The pros and cons of being Arlene

Close your eyes. Tight shut? Now whisper to yourself “I am Arlene Foster.” Can you feel what’s going on in your head? Maybe fear is in there, great crimson waves of it, surging and churning against the inside of your skull.  It’s pretty terrifying, so you swallow hard and try to think things out logically. Or as near to logic as you can get.

Pro  You’re the leader of the Democratic Unionist Party. That’s good.

Con  Nigel Dodds is the deputy leader of  the Democratic Unionist Party. If anything should ‘happen’ to you, you know Nigel is poised take your place. That’s bad.

Pro.  Theresa May has said no British prime minister would ever go along with a border in the Irish Sea. That’s good.

Con. Theresa May is no longer prime minister. That’s bad.

Pro. Boris Johnson is prime minister and he has said the backstop will have to go. That’s good.

Con.  If Boris said it was raining, you’d pull on your shorts and leave without a brolly.  That’s bad.

Pro. Boris and you both insist that no-deal must remain on the table..That’s good.

Con. Great numbers of your traditional supporters  – , farming organisations, business organisations  – say they want that deal of May’s which you’ve now rejected.Worse still, a clear majority in The Province have said they don’t want to leave the EU at all. That is bad.

What to do, to calm the fear crashing and splattering inside your brain? You can’t say you were only kidding, of course you want to stay in the EU, the only reason you said you wanted out was because it made you sound super loyal to imperial Britain. You never for one minute thought the suet-head electorate would deliver a Leave verdict.  And now there are clear signs that an election is on the way. What in God’s name will you do?

OK, relax,  Arlene baby. This is your small inner voice of sanity speaking. No decent unionist is going to desert you and vote for a party led by a man whose surname is Swann and who has taken to wearing a beard, presumably because he thinks this makes him look more .attractive to voters. Nor, obviously, are any of your decent followers going to vote for a nationalist party of any kind.  So that’s two nightmares squashed.

But what, you scream silently,  if they voted Alliance? The middle ground is getting very popular in England; the same thing may very well happen here. Or they could vote for the Greens. The Greens’ message has got very popular lately, with all this guff about saving the planet from smoke and fumes and plastic and fracking and all the other things.  You feel as passionately as they do about the environment- it’s just you’re not going around shouting about it or encouraging kids to skip school. Get yourself a slogan – maybe ‘You frack if you want – I’m not for fracking’ and you’ll have shot the Greens’ fox.

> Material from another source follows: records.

==> src/rtl/pw_pkg.sv <==
`timescale 1ns/1ps
// Package: shared constants and the walk state type for the page table walker.
// Assumes a 64-bit entry and a three-level, 9-bit-per-level table layout.
package pw_pkg;
    localparam int XLEN_D   = 64;  // control word, entry and virtual address width
    localparam int VA_W_D   = 39;  // significant virtual address bits
    localparam int PA_W_D   = 56;  // physical address width
    localparam int LEVELS_D = 3;   // table levels
    localparam int VPN_W_D  = 9;   // index bits per level
    localparam int OFF_W_D  = 12;  // page offset bits
    localparam int PPN_W_D  = 44;  // physical page number bits
    localparam int PPN_LSB_D = 10; // lowest PPN bit within an entry
    localparam int ENTRY_LG = 3;   // log2 of entry size in bytes

    localparam logic [1:0] PRIV_MACHINE = 2'b11;

    typedef enum logic [2:0] {
        ST_IDLE,
        ST_READ_PTE,
        ST_WAIT_RESP,
        ST_CHECK,
        ST_DONE,
        ST_FAULT
    } walk_state_t;
endpackage

==> src/rtl/pw_vaddr_check.sv <==
`timescale 1ns/1ps
// Module: pw_vaddr_check
// Decides whether a virtual address is canonical: the bits above the
// significant range must all equal the top significant bit.
// Assumes it receives only that upper slice (top significant bit included).
module pw_vaddr_check #(
    parameter int XLEN = pw_pkg::XLEN_D,
    parameter int VA_W = pw_pkg::VA_W_D,
    localparam int EXT_W = XLEN - VA_W + 1
) (
    input  logic [EXT_W-1:0] upper_bits,
    output logic             canonical
);
    // All ones or all zeros over the sign-extension slice
    always_comb begin
        canonical = (&upper_bits) | ~(|upper_bits);
    end
endmodule

==> src/rtl/pw_pte_decode.sv <==
`timescale 1ns/1ps
// Module: pw_pte_decode
// Classifies one page table entry at a given level: bad encoding, leaf,
// misaligned superpage, and the PPN that points at the next table.
// Assumes flag bits V=0, R=1, W=2, X=3 and the PPN starting at PPN_LSB.
module pw_pte_decode #(
    parameter int XLEN    = pw_pkg::XLEN_D,
    parameter int LEVELS  = pw_pkg::LEVELS_D,
    parameter int VPN_W   = pw_pkg::VPN_W_D,
    parameter int PPN_W   = pw_pkg::PPN_W_D,
    parameter int PPN_LSB = pw_pkg::PPN_LSB_D,
    localparam int LVL_W  = $clog2(LEVELS)
) (
    input  logic [XLEN-1:0]  pte,
    input  logic [LVL_W-1:0] level,
    output logic             bad_fmt,
    output logic             leaf,
    output logic             misaligned,
    output logic             last_level,
    output logic [PPN_W-1:0] ppn
);
    localparam int FLAG_V = 0;
    localparam int FLAG_R = 1;
    localparam int FLAG_W = 2;
    localparam int FLAG_X = 3;
    localparam int TOP_USED = PPN_LSB + PPN_W;

    logic [LEVELS-1:0] mis_per_level;
    logic              unused_bits;

    // Extract the page number field
    assign ppn = pte[PPN_LSB +: PPN_W];

    // Per-level alignment test: a leaf at level L needs its low L*VPN_W PPN bits clear
    generate
        for (genvar lv = 0; lv < LEVELS; lv++) begin : g_align
            if (lv == 0) begin : g_base
                assign mis_per_level[lv] = 1'b0;
            end else begin : g_super
                assign mis_per_level[lv] = |ppn[lv*VPN_W-1:0];
            end
        end
    endgenerate

    // Flag decode and level selection
    always_comb begin
        bad_fmt    = ~pte[FLAG_V] | (pte[FLAG_W] & ~pte[FLAG_R]);
        leaf       = pte[FLAG_R] | pte[FLAG_X];
        misaligned = mis_per_level[level];
        last_level = (level == '0);
    end

    // Reserved and software bits are not inspected
    assign unused_bits = ^{pte[XLEN-1:TOP_USED], pte[PPN_LSB-1:FLAG_X+1]};
endmodule

==> src/rtl/pw_paddr_form.sv <==
`timescale 1ns/1ps
// Module: pw_paddr_form
// Builds the physical address for a leaf found at a given level: page
// number bits above the page size, virtual bits below it.
// Assumes the page size at level L is 2**(OFF_W + L*VPN_W) bytes.
module pw_paddr_form #(
    parameter int PA_W   = pw_pkg::PA_W_D,
    parameter int LEVELS = pw_pkg::LEVELS_D,
    parameter int VPN_W  = pw_pkg::VPN_W_D,
    parameter int OFF_W  = pw_pkg::OFF_W_D,
    parameter int PPN_W  = pw_pkg::PPN_W_D,
    localparam int LVL_W  = $clog2(LEVELS),
    localparam int LOW_W  = (LEVELS-1)*VPN_W + OFF_W,
    localparam int FULL_W = PPN_W + OFF_W
) (
    input  logic [PPN_W-1:0] ppn,
    input  logic [LOW_W-1:0] va_low,
    input  logic [LVL_W-1:0] level,
    output logic [PA_W-1:0]  paddr
);
    logic [FULL_W-1:0] page_base;
    logic [FULL_W-1:0] cand [LEVELS];

    assign page_base = {ppn, {OFF_W{1'b0}}};

    // One candidate per page size
    generate
        for (genvar lv = 0; lv < LEVELS; lv++) begin : g_size
            localparam int KEEP = lv*VPN_W + OFF_W;
            assign cand[lv] = {page_base[FULL_W-1:KEEP], va_low[KEEP-1:0]};
        end
    endgenerate

    // Pick the candidate for the level where the leaf was found
    always_comb begin
        paddr = PA_W'(cand[level]);
    end
endmodule

==> src/rtl/pt_walker.sv <==
`timescale 1ns/1ps
// Module: pt_walker
// Translates a virtual address by walking a multi-level page table in memory.
// It accepts one request in idle and reads one entry per level over a
// valid/ready memory port. It finishes with a one-cycle done pulse that
// carries either a physical address or a fault.
// Assumes memory returns exactly one response per accepted request, and that
// the memory port addresses 64-bit words.
module pt_walker #(
    parameter int XLEN    = pw_pkg::XLEN_D,
    parameter int VA_W    = pw_pkg::VA_W_D,
    parameter int PA_W    = pw_pkg::PA_W_D,
    parameter int LEVELS  = pw_pkg::LEVELS_D,
    parameter int VPN_W   = pw_pkg::VPN_W_D,
    parameter int OFF_W   = pw_pkg::OFF_W_D,
    parameter int PPN_W   = pw_pkg::PPN_W_D,
    parameter int PPN_LSB = pw_pkg::PPN_LSB_D
) (
    input  logic            clk,
    input  logic            rst_n,
    input  logic            req_valid,
    input  logic [XLEN-1:0] req_vaddr,
    input  logic [1:0]      req_priv,
    input  logic [XLEN-1:0] req_ctrl,
    output logic            req_ready,
    output logic            rsp_done,
    output logic            rsp_fault,
    output logic [PA_W-1:0] rsp_paddr,
    output logic            mem_req_valid,
    input  logic            mem_req_ready,
    output logic [PA_W-1:0] mem_req_addr,
    input  logic            mem_rsp_valid,
    input  logic [XLEN-1:0] mem_rsp_data
);
    import pw_pkg::*;

    localparam int LVL_W    = $clog2(LEVELS);
    localparam int EXT_W    = XLEN - VA_W + 1;
    localparam int LOW_W    = (LEVELS-1)*VPN_W + OFF_W;
    localparam int MODE_BIT = XLEN - 1;
    localparam int BYTE_W   = PPN_W + OFF_W;

    walk_state_t      state;
    logic [LVL_W-1:0] level;
    logic [PPN_W-1:0] base_ppn;
    logic [VA_W-1:0]  va_q;
    logic [XLEN-1:0]  pte_q;
    logic [PA_W-1:0]  paddr_q;

    logic             canonical;
    logic             bypass;
    logic             accept;
    logic [VPN_W-1:0] vpn_sel;
    logic [BYTE_W-1:0] byte_addr;

    logic             pte_bad;
    logic             pte_leaf;
    logic             pte_misaligned;
    logic             pte_last;
    logic [PPN_W-1:0] pte_ppn;
    logic [PA_W-1:0]  leaf_paddr;
    logic             unused_ctrl;

    // Sign-extension test on the incoming address
    pw_vaddr_check #(
        .XLEN (XLEN),
        .VA_W (VA_W)
    ) u_vcheck (
        .upper_bits (req_vaddr[XLEN-1:VA_W-1]),
        .canonical  (canonical)
    );

    // Classification of the entry held from the last read
    pw_pte_decode #(
        .XLEN    (XLEN),
        .LEVELS  (LEVELS),
        .VPN_W   (VPN_W),
        .PPN_W   (PPN_W),
        .PPN_LSB (PPN_LSB)
    ) u_decode (
        .pte        (pte_q),
        .level      (level),
        .bad_fmt    (pte_bad),
        .leaf       (pte_leaf),
        .misaligned (pte_misaligned),
        .last_level (pte_last),
        .ppn        (pte_ppn)
    );

    // Result address for a leaf at the current level
    pw_paddr_form #(
        .PA_W   (PA_W),
        .LEVELS (LEVELS),
        .VPN_W  (VPN_W),
        .OFF_W  (OFF_W),
        .PPN_W  (PPN_W)
    ) u_form (
        .ppn    (pte_ppn),
        .va_low (va_q[LOW_W-1:0]),
        .level  (level),
        .paddr  (leaf_paddr)
    );

    // Request acceptance and bypass decision
    always_comb begin
        req_ready = (state == ST_IDLE);
        accept    = req_ready & req_valid;
        bypass    = ~req_ctrl[MODE_BIT] | (req_priv == PRIV_MACHINE);
    end

    // Entry address: table base plus index times entry size, as a word index
    always_comb begin
        vpn_sel   = va_q[OFF_W + int'(level)*VPN_W +: VPN_W];
        byte_addr = {base_ppn, {OFF_W{1'b0}}}
                  + BYTE_W'({vpn_sel, {ENTRY_LG{1'b0}}});
        mem_req_addr = PA_W'(byte_addr >> ENTRY_LG);
    end

    // Port outputs decoded from the state register
    always_comb begin
        mem_req_valid = (state == ST_READ_PTE);
        rsp_done      = (state == ST_DONE) | (state == ST_FAULT);
        rsp_fault     = (state == ST_FAULT);
        rsp_paddr     = paddr_q;
    end

    // Walk sequencer: accept, read per level, classify, finish
    always_ff @(posedge clk) begin
        if (!rst_n) begin
            state    <= ST_IDLE;
            level    <= '0;
            base_ppn <= '0;
            va_q     <= '0;
            pte_q    <= '0;
            paddr_q  <= '0;
        end else begin
            case (state)
                ST_IDLE: begin
                    if (accept) begin
                        va_q <= req_vaddr[VA_W-1:0];
                        if (bypass) begin
                            paddr_q <= req_vaddr[PA_W-1:0];
                            state   <= ST_DONE;
                        end else if (!canonical) begin
                            paddr_q <= '0;
                            state   <= ST_FAULT;
                        end else begin
                            base_ppn <= req_ctrl[PPN_W-1:0];
                            level    <= LVL_W'(LEVELS-1);
                            state    <= ST_READ_PTE;
                        end
                    end
                end
                ST_READ_PTE: begin
                    if (mem_req_ready) begin
                        state <= ST_WAIT_RESP;
                    end
                end
                ST_WAIT_RESP: begin
                    if (mem_rsp_valid) begin
                        pte_q <= mem_rsp_data;
                        state <= ST_CHECK;
                    end
                end
                ST_CHECK: begin
                    if (pte_bad) begin
                        paddr_q <= '0;
                        state   <= ST_FAULT;
                    end else if (pte_leaf) begin
                        if (pte_misaligned) begin
                            paddr_q <= '0;
                            state   <= ST_FAULT;
                        end else begin
                            paddr_q <= leaf_paddr;
                            state   <= ST_DONE;
                        end
                    end else if (pte_last) begin
                        paddr_q <= '0;
                        state   <= ST_FAULT;
                    end else begin
                        base_ppn <= pte_ppn;
                        level    <= level - 1'b1;
                        state    <= ST_READ_PTE;
                    end
                end
                ST_DONE, ST_FAULT: begin
                    state <= ST_IDLE;
                end
                default: begin
                    state <= ST_IDLE;
                end
            endcase
        end
    end

    // Control word bits between the root PPN and the enable bit are ignored
    assign unused_ctrl = ^req_ctrl[MODE_BIT-1:PPN_W];
endmodule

But – and this is so bad it’s barely thinkable : what if your supporters decided just to stay at home on polling day? The prod in the garden centre and all that?  Now your head has started thudding again  and your sinuses are dribbling.

Arlene –  remember me? Your small  inner voice of sanity. Listen to me:  enough with the negative thinking. Focus on the half-full glass.  Remember that Prime Minister Boris Johnson has said he’s interested in  building a bridge to Scotland.  

This bridge could be Ulster’s answer to the Angel of the North. It means damn all but it gets the public’s imagination. Talk it up enough and the punters will forget there’s no university development in Londonderry and that the road  to Londonderry has more twists than a corkscrew. The bridge could be your lasting legacy.

The thing is,  Arlene – and this is my last word so pay attention.  You can do one of two things. You can choose to wallow in thoughts of the evil forces ranged against you, all the bad stuff that has happened to you in the past, all the horrorshow  things that could happen to you in the future.

But banish such thoughts. Have faith, Arlene. Have hope. Mark my words: Boris could very well pull something out of the hat at the last minute. Get out the writing pad, send him a personal letter saying how much you’ve always admired his personality and sense of fun. Men love being flattered, and in no time he will be putty in your hands. His magic escape will be your magic escape.

What’s that? Somebody close to Sammy Wilson thinks Boris could be the prime minister with the shortest time in office ever? Don’t listen to them. Next you know they’ll be saying Boris doesn’t value our Precious Union. What over-privileged piffle. Boris would rather die in a shugh than sever the tiniest thread of our Precious Union.

There – feel better now?  Maybe learn to whistle that ‘Always look on the bright side of life.’ It worked for those guys that were crucified at the end of Life of Brian.